My son's cousin died a horrible death a few years ago, we didn't shield him from the truth, he had to learn that someone not much older than him was very seriously ill and wasn't going to get better.

I personally don't think we should hide things from our children.

Ragwort · 10/06/2014 17:43

I also can't understand how children don't hear/see the news unless you live a very insular lifestyle. We have a daily newspaper delivered - about the only reading our DS ever does is to read the headlines Grin.

Delphiniumsblue · 10/06/2014 17:46

There is no way my parents could have kept up with my reading when I was 8 yrs. I suppose it was possible if they didn't have a newspaper or if they read it when I was in bed and destroyed it afterwards!

Delphiniumsblue · 10/06/2014 17:47

It must hold you back educationally if you are clueless about what is going in in the world.

Retropear · 10/06/2014 17:48

I don't like watching hours of news.I watch News24 when they're in bed.

My dc read First News.They handle tricky subjects well,the Second World War being a case in point.Good coverage of the holocaust without graphic details or pictures.

Ragwort · 10/06/2014 17:48

To be perfectly honest I would much rather my 8 year old participated in a Unicef assembly than watched BGT/X Factor or any of that other rubbish that so many children seem to think is 'real life' Hmm.

Retropear · 10/06/2014 17:51

I'd rather my dc didn't watch either.

UNICEF assembly fine,graphic UNICEF assembly with images of torture not fine.XFactor not fine.

chocoluvva · 10/06/2014 17:51

I think it's horrifying and unnecessary.

And very unkind to tell posters who have sensitive children that they should just get on with it and be less precious. You can't just tell a child to not be upset.

Delphiniumsblue · 10/06/2014 18:04

The huge advantage of being an early reader is that you are not just restricted to what your parents decide you can read.

Retropear · 10/06/2014 18:05

Well all mine were free readers by the end of rec and I managed to restrict their reading material.

MarshaBrady · 10/06/2014 18:26

Why do people think that if you don't watch TV news you are mainlining grand theft auto and xfactor?

No grand theft auto here, no violent games, zero Xfactor and reality shows, no rubbish.

Radio 4 news and choosing where to consume information. I'll teach the dc that, where news comes from is important. News is as sensationalised in many places.

Fideliney · 10/06/2014 18:35

My eight year olds didn't know the graphic details of torture OR watch rubbish gutter 'entertainment' telly. Not sure where that either/or sprang from.

And the whole characterisation of children fortunate enough to be allowed to be children for a few short years as pwescious/litte darlings/over sensitive is just pathetic.

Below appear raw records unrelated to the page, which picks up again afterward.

**src/rtl/rpnv_pkg.sv**
```systemverilog
// ----------------------------------------------------------------------------
// Relative path name validator package
// Shared types, status codes and constants of the path name validator.
// ----------------------------------------------------------------------------
package rpnv_pkg;

  localparam int MAX_PATH_BYTES = 4096;
  localparam int NAME_LIMIT     = 255;
  localparam int CNT_W          = $clog2(MAX_PATH_BYTES + 1);

  localparam logic [7:0] CTRL_LIMIT = 8'h20;
  localparam logic [7:0] CHR_DEL    = 8'h7F;
  localparam logic [7:0] CHR_SLASH  = 8'h2F;
  localparam logic [7:0] CHR_BSLASH = 8'h5C;
  localparam logic [7:0] CHR_COLON  = 8'h3A;
  localparam logic [7:0] CHR_STAR   = 8'h2A;
  localparam logic [7:0] CHR_QUERY  = 8'h3F;
  localparam logic [7:0] CHR_DOT    = 8'h2E;
  localparam logic [7:0] CHR_SPACE  = 8'h20;
  localparam logic [7:0] CHR_LOW_A  = 8'h61;
  localparam logic [7:0] CHR_LOW_Z  = 8'h7A;
  localparam logic [7:0] CHR_ONE    = 8'h31;
  localparam logic [7:0] CHR_NINE   = 8'h39;

  // Device stems, first byte in the lowest position.
  localparam logic [23:0] STEM_CON = 24'h4E4F43;
  localparam logic [23:0] STEM_PRN = 24'h4E5250;
  localparam logic [23:0] STEM_AUX = 24'h585541;
  localparam logic [23:0] STEM_NUL = 24'h4C554E;
  localparam logic [23:0] STEM_COM = 24'h4D4F43;
  localparam logic [23:0] STEM_LPT = 24'h54504C;

  typedef enum logic [3:0] {
    ST_OK       = 4'd0,
    ST_EMPTY    = 4'd1,
    ST_DOT      = 4'd2,
    ST_SEP      = 4'd3,
    ST_COLON    = 4'd4,
    ST_WILD     = 4'd5,
    ST_CTRL     = 4'd6,
    ST_RESERVED = 4'd7,
    ST_TRAIL    = 4'd8,
    ST_LONG     = 4'd9
  } status_t;

  typedef struct packed {
    logic [7:0] data_byte;
    logic       end_of_path;
  } in_item_t;

  typedef struct packed {
    logic [3:0]       status;
    logic [CNT_W-1:0] bad_offset;
    logic [CNT_W-1:0] bad_length;
  } out_item_t;

  typedef struct packed {
    logic [CNT_W-1:0] length;
    logic [2:0]       first_err;
    logic [7:0]       prev_byte;
    logic             only_dots;
    logic [31:0]      stem;
    logic [2:0]       stem_len;
    logic             stem_closed;
  } seg_t;

  localparam seg_t SEG_CLEAR = '{
    length: '0, first_err: '0, prev_byte: '0, only_dots: 1'b1,
    stem: '0, stem_len: '0, stem_closed: 1'b0
  };

  function automatic logic [CNT_W-1:0] sat_inc(input logic [CNT_W-1:0] v);
    sat_inc = (v == CNT_W'(MAX_PATH_BYTES)) ? v : v + CNT_W'(1);
  endfunction

endpackage

```
**src/rtl/rpnv_judge.sv**
```systemverilog
// ----------------------------------------------------------------------------
// Path component judge
// Gives the status of one finished path component from its running summary.
// ----------------------------------------------------------------------------
module rpnv_judge (
  input  rpnv_pkg::seg_t    seg,
  output rpnv_pkg::status_t status
);

  logic stem3_rsv;
  logic stem4_rsv;
  logic digit_ok;

  assign digit_ok  = (seg.stem[31:24] >= rpnv_pkg::CHR_ONE) &&
                     (seg.stem[31:24] <= rpnv_pkg::CHR_NINE);
  assign stem3_rsv = (seg.stem_len == 3'd3) &&
                     ((seg.stem[23:0] == rpnv_pkg::STEM_CON) ||
                      (seg.stem[23:0] == rpnv_pkg::STEM_PRN) ||
                      (seg.stem[23:0] == rpnv_pkg::STEM_AUX) ||
                      (seg.stem[23:0] == rpnv_pkg::STEM_NUL));
  assign stem4_rsv = (seg.stem_len == 3'd4) && digit_ok &&
                     ((seg.stem[23:0] == rpnv_pkg::STEM_COM) ||
                      (seg.stem[23:0] == rpnv_pkg::STEM_LPT));

  always_comb begin
    if (seg.length == '0) begin
      status = rpnv_pkg::ST_EMPTY;
    end else if (seg.only_dots && (seg.length <= rpnv_pkg::CNT_W'(2))) begin
      status = rpnv_pkg::ST_DOT;
    end else if (seg.length > rpnv_pkg::CNT_W'(rpnv_pkg::NAME_LIMIT)) begin
      status = rpnv_pkg::ST_LONG;
    end else if (seg.first_err != 3'd0) begin
      status = rpnv_pkg::status_t'({1'b0, seg.first_err});
    end else if ((seg.prev_byte == rpnv_pkg::CHR_DOT) ||
                 (seg.prev_byte == rpnv_pkg::CHR_SPACE)) begin
      status = rpnv_pkg::ST_TRAIL;
    end else if (stem3_rsv || stem4_rsv) begin
      status = rpnv_pkg::ST_RESERVED;
    end else begin
      status = rpnv_pkg::ST_OK;
    end
  end

endmodule

```
**src/rtl/relative_path_name_validator.sv**
```systemverilog
// ----------------------------------------------------------------------------
// Relative path name validator
// Checks a relative path, one byte per request, and gives one verdict per path.
// ----------------------------------------------------------------------------
// The verdict is registered and appears in the cycle after the end request is accepted.
// Throughput: one request per cycle while in_stall is low; the path state updates on every accepted request.
// Input stalls only while a registered verdict is held by a stalled output.
// Reset: synchronous, active low; clears the path state and the output valid.
module relative_path_name_validator (
  input  logic                clk,
  input  logic                rst_n,
  input  logic                in_valid,
  output logic                in_stall,
  input  rpnv_pkg::in_item_t  in_data,
  output logic                out_valid,
  input  logic                out_stall,
  output rpnv_pkg::out_item_t out_data
);

  localparam int CW = rpnv_pkg::CNT_W;

  logic [CW-1:0]        pos_r, pos_nxt;
  logic [CW-1:0]        seg_start_r, seg_start_nxt;
  rpnv_pkg::seg_t       seg_r, seg_nxt;
  logic                 found_r, found_nxt;
  rpnv_pkg::status_t    v_status_r, v_status_nxt;
  logic [CW-1:0]        v_off_r, v_off_nxt;
  logic [CW-1:0]        v_len_r, v_len_nxt;
  logic                 abs_r, abs_nxt;
  logic                 out_valid_r, out_valid_nxt;
  rpnv_pkg::out_item_t  out_data_r, out_data_nxt;
  rpnv_pkg::status_t    seg_status;
  logic                 accept;
  logic [7:0]           c;
  logic [7:0]           c_up;

  rpnv_judge u_judge (
    .seg    (seg_r),
    .status (seg_status)
  );

  assign in_stall  = out_valid_r && out_stall;
  assign accept    = in_valid && !in_stall;
  assign out_valid = out_valid_r;
  assign out_data  = out_data_r;
  assign c         = in_data.data_byte;
  assign c_up      = ((c >= rpnv_pkg::CHR_LOW_A) && (c <= rpnv_pkg::CHR_LOW_Z)) ?
                     (c - 8'h20) : c;

  always_comb begin
    pos_nxt       = pos_r;
    seg_start_nxt = seg_start_r;
    seg_nxt       = seg_r;
    found_nxt     = found_r;
    v_status_nxt  = v_status_r;
    v_off_nxt     = v_off_r;
    v_len_nxt     = v_len_r;
    abs_nxt       = abs_r;
    out_data_nxt  = out_data_r;
    out_valid_nxt = out_valid_r && out_stall;

    if (accept && in_data.end_of_path) begin
      out_valid_nxt = 1'b1;
      if (abs_r) begin
        out_data_nxt.status     = rpnv_pkg::ST_SEP;
        out_data_nxt.bad_offset = '0;
        out_data_nxt.bad_length = pos_r;
      end else if (found_r) begin
        out_data_nxt.status     = v_status_r;
        out_data_nxt.bad_offset = v_off_r;
        out_data_nxt.bad_length = v_len_r;
      end else if (seg_status != rpnv_pkg::ST_OK) begin
        out_data_nxt.status     = seg_status;
        out_data_nxt.bad_offset = seg_start_r;
        out_data_nxt.bad_length = seg_r.length;
      end else begin
        out_data_nxt.status     = rpnv_pkg::ST_OK;
        out_data_nxt.bad_offset = '0;
        out_data_nxt.bad_length = '0;
      end
      pos_nxt       = '0;
      seg_start_nxt = '0;
      seg_nxt       = rpnv_pkg::SEG_CLEAR;
      found_nxt     = 1'b0;
      v_status_nxt  = rpnv_pkg::ST_OK;
      v_off_nxt     = '0;
      v_len_nxt     = '0;
      abs_nxt       = 1'b0;
    end else if (accept) begin
      if (!abs_r && !found_r) begin
        if ((pos_r == '0) &&
            ((c == rpnv_pkg::CHR_SLASH) || (c == rpnv_pkg::CHR_BSLASH))) begin
          abs_nxt = 1'b1;
        end else if (c == rpnv_pkg::CHR_SLASH) begin
          if (seg_status != rpnv_pkg::ST_OK) begin
            found_nxt    = 1'b1;
            v_status_nxt = seg_status;
            v_off_nxt    = seg_start_r;
            v_len_nxt    = seg_r.length;
          end
          seg_nxt       = rpnv_pkg::SEG_CLEAR;
          seg_start_nxt = rpnv_pkg::sat_inc(pos_r);
        end else begin
          seg_nxt.length = rpnv_pkg::sat_inc(seg_r.length);
          if (seg_r.first_err == 3'd0) begin
            if ((c < rpnv_pkg::CTRL_LIMIT) || (c == rpnv_pkg::CHR_DEL)) begin
              seg_nxt.first_err = 3'(rpnv_pkg::ST_CTRL);
            end else if (c == rpnv_pkg::CHR_BSLASH) begin
              seg_nxt.first_err = 3'(rpnv_pkg::ST_SEP);
            end else if (c == rpnv_pkg::CHR_COLON) begin
              seg_nxt.first_err = 3'(rpnv_pkg::ST_COLON);
            end else if ((c == rpnv_pkg::CHR_STAR) || (c == rpnv_pkg::CHR_QUERY)) begin
              seg_nxt.first_err = 3'(rpnv_pkg::ST_WILD);
            end
          end
          seg_nxt.prev_byte = c;
          if (c != rpnv_pkg::CHR_DOT) begin
            seg_nxt.only_dots = 1'b0;
          end
          if (!seg_r.stem_closed) begin
            if (c == rpnv_pkg::CHR_DOT) begin
              seg_nxt.stem_closed = 1'b1;
            end else begin
              if (seg_r.stem_len < 3'd4) begin
                seg_nxt.stem[{seg_r.stem_len[1:0], 3'b000} +: 8] = c_up;
              end
              if (seg_r.stem_len < 3'd5) begin
                seg_nxt.stem_len = seg_r.stem_len + 3'd1;
              end
            end
          end
        end
      end
      pos_nxt = rpnv_pkg::sat_inc(pos_r);
    end
  end

  always_ff @(posedge clk) begin
    if (!rst_n) begin
      pos_r       <= '0;
      seg_start_r <= '0;
      seg_r       <= rpnv_pkg::SEG_CLEAR;
      found_r     <= 1'b0;
      v_status_r  <= rpnv_pkg::ST_OK;
      v_off_r     <= '0;
      v_len_r     <= '0;
      abs_r       <= 1'b0;
      out_valid_r <= 1'b0;
    end else begin
      pos_r       <= pos_nxt;
      seg_start_r <= seg_start_nxt;
      seg_r       <= seg_nxt;
      found_r     <= found_nxt;
      v_status_r  <= v_status_nxt;
      v_off_r     <= v_off_nxt;
      v_len_r     <= v_len_nxt;
      abs_r       <= abs_nxt;
      out_valid_r <= out_valid_nxt;
    end
  end

  always_ff @(posedge clk) begin
    out_data_r <= out_data_nxt;
  end

endmodule
```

Fideliney · 10/06/2014 18:37

Well all mine were free readers by the end of rec and I managed to restrict their reading material

Exactly retro. Capable readers is hardly the same thing as independent travellers.

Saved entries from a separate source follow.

[src/rtl/core/dec_pkg.sv]
// ----------------------------------------------------------------------------
// dec_pkg
// Shared types and constants of the four-channel debounced edge counter.
// ----------------------------------------------------------------------------
package dec_pkg;

  // Channels that are built; result fields exist for NCH of them.
  localparam int CHANNELS  = 4;
  localparam int NCH       = 4;

  localparam int DEB_W     = 16;
  localparam int TIME_W    = 32;
  localparam int CNT_W     = 32;
  localparam int CFG_IDX_W = 3;
  localparam int CFG_DAT_W = 16;

  // Configuration register indexes.
  localparam logic [CFG_IDX_W-1:0] REG_DEBOUNCE_CH0    = 3'd0;
  localparam logic [CFG_IDX_W-1:0] REG_DEBOUNCE_CH1    = 3'd1;
  localparam logic [CFG_IDX_W-1:0] REG_DEBOUNCE_CH2    = 3'd2;
  localparam logic [CFG_IDX_W-1:0] REG_DEBOUNCE_CH3    = 3'd3;
  localparam logic [CFG_IDX_W-1:0] REG_LED_STATUS_EN   = 3'd4;

  localparam logic [NCH-1:0] LED_EN_RESET = 4'hF;

  typedef struct packed {
    logic [NCH-1:0]    pin_levels;
    logic [TIME_W-1:0] now_ms;
  } dec_in_t;

  typedef struct packed {
    logic [NCH-1:0]   value_mask;
    logic [NCH-1:0]   led_drive;
    logic [CNT_W-1:0] rising_count_0;
    logic [CNT_W-1:0] rising_count_1;
    logic [CNT_W-1:0] rising_count_2;
    logic [CNT_W-1:0] rising_count_3;
    logic [CNT_W-1:0] falling_count_0;
    logic [CNT_W-1:0] falling_count_1;
    logic [CNT_W-1:0] falling_count_2;
    logic [CNT_W-1:0] falling_count_3;
  } dec_out_t;

  // Per-channel control handed from the top level to a channel slice.
  typedef struct packed {
    logic              update;
    logic              level;
    logic [TIME_W-1:0] now_ms;
    logic [DEB_W-1:0]  debounce;
    logic              led_en;
  } dec_chan_ctl_t;

endpackage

HumphreyCobbler · 10/06/2014 18:52

I get most of my news from a paper and the radio.

I cannot understand why not wanting your child to hear GRAPHIC descriptions of cruelty is being conflated with wanting your child to be ignorant of the world. That is like saying to know about sex you have to see hardcore pornography, or you don't properly know.

HumphreyCobbler · 10/06/2014 19:01

Also, I do TALK to my children about what is happening in the world. You could not describe them as ignorant.

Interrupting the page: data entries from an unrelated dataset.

===== src/sv/hew_pkg.sv =====
// Shared constants for the heading error block: arctangent table and angle formats.
// No dependencies; used by the cell, pre-rotation, wrap and top modules.
package hew_pkg;

  // Angles are degrees with 16 fraction bits.
  localparam int ANGLE_W    = 26;
  localparam int FRAC_BITS  = 16;
  localparam int GUARD_BITS = 8;
  localparam int TABLE_LEN  = 24;
  localparam int OUT_W      = 16;

  localparam int DEG_90   = 90 << FRAC_BITS;
  localparam int DEG_HALF = 180 << FRAC_BITS;
  localparam int DEG_FULL = 360 << FRAC_BITS;

  // Q16 result down to Q7, half rounds up.
  localparam int ROUND_SHIFT = FRAC_BITS - 7;
  localparam int ROUND_BIAS  = 1 << (ROUND_SHIFT - 1);

  // atan(2^-i) in degrees, Q16, rounded to nearest.
  localparam logic [21:0] ATAN_Q16 [TABLE_LEN] = '{
    22'd2949120, 22'd1740967, 22'd919879, 22'd466945, 22'd234379, 22'd117304,
    22'd58666,   22'd29335,   22'd14668,  22'd7334,   22'd3667,   22'd1833,
    22'd917,     22'd458,     22'd229,    22'd115,    22'd57,     22'd29,
    22'd14,      22'd7,       22'd4,      22'd2,      22'd1,      22'd0
  };

endpackage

Delphiniumsblue · 10/06/2014 19:04

I expect that my mother thought she restricted my reading- if I knew she wouldn't have wanted me to read it I made sure she didn't notice! My favourites were the problem pages in my aunt's women's magazines!

Delphiniumsblue · 10/06/2014 19:06

I agree that you don't want graphic detail- I am just saying that once they can read you can't definitely know what they are reading. You can hide particular news, you can't hide it all.

Retropear · 10/06/2014 19:07

Well you're different to my children.They're far too busy reading War and Peace to be interested in magazine problem pages.

Retropear · 10/06/2014 19:10

And I manage hiding the broad sheets very easily.It's not exactly hard.

They get The Beano,The Phoenix and First News alongside devouring a shed load of books.

Believe me they're not interested in the broadsheets,anything I don't want them to see go at the bottom of the composting bin just incase.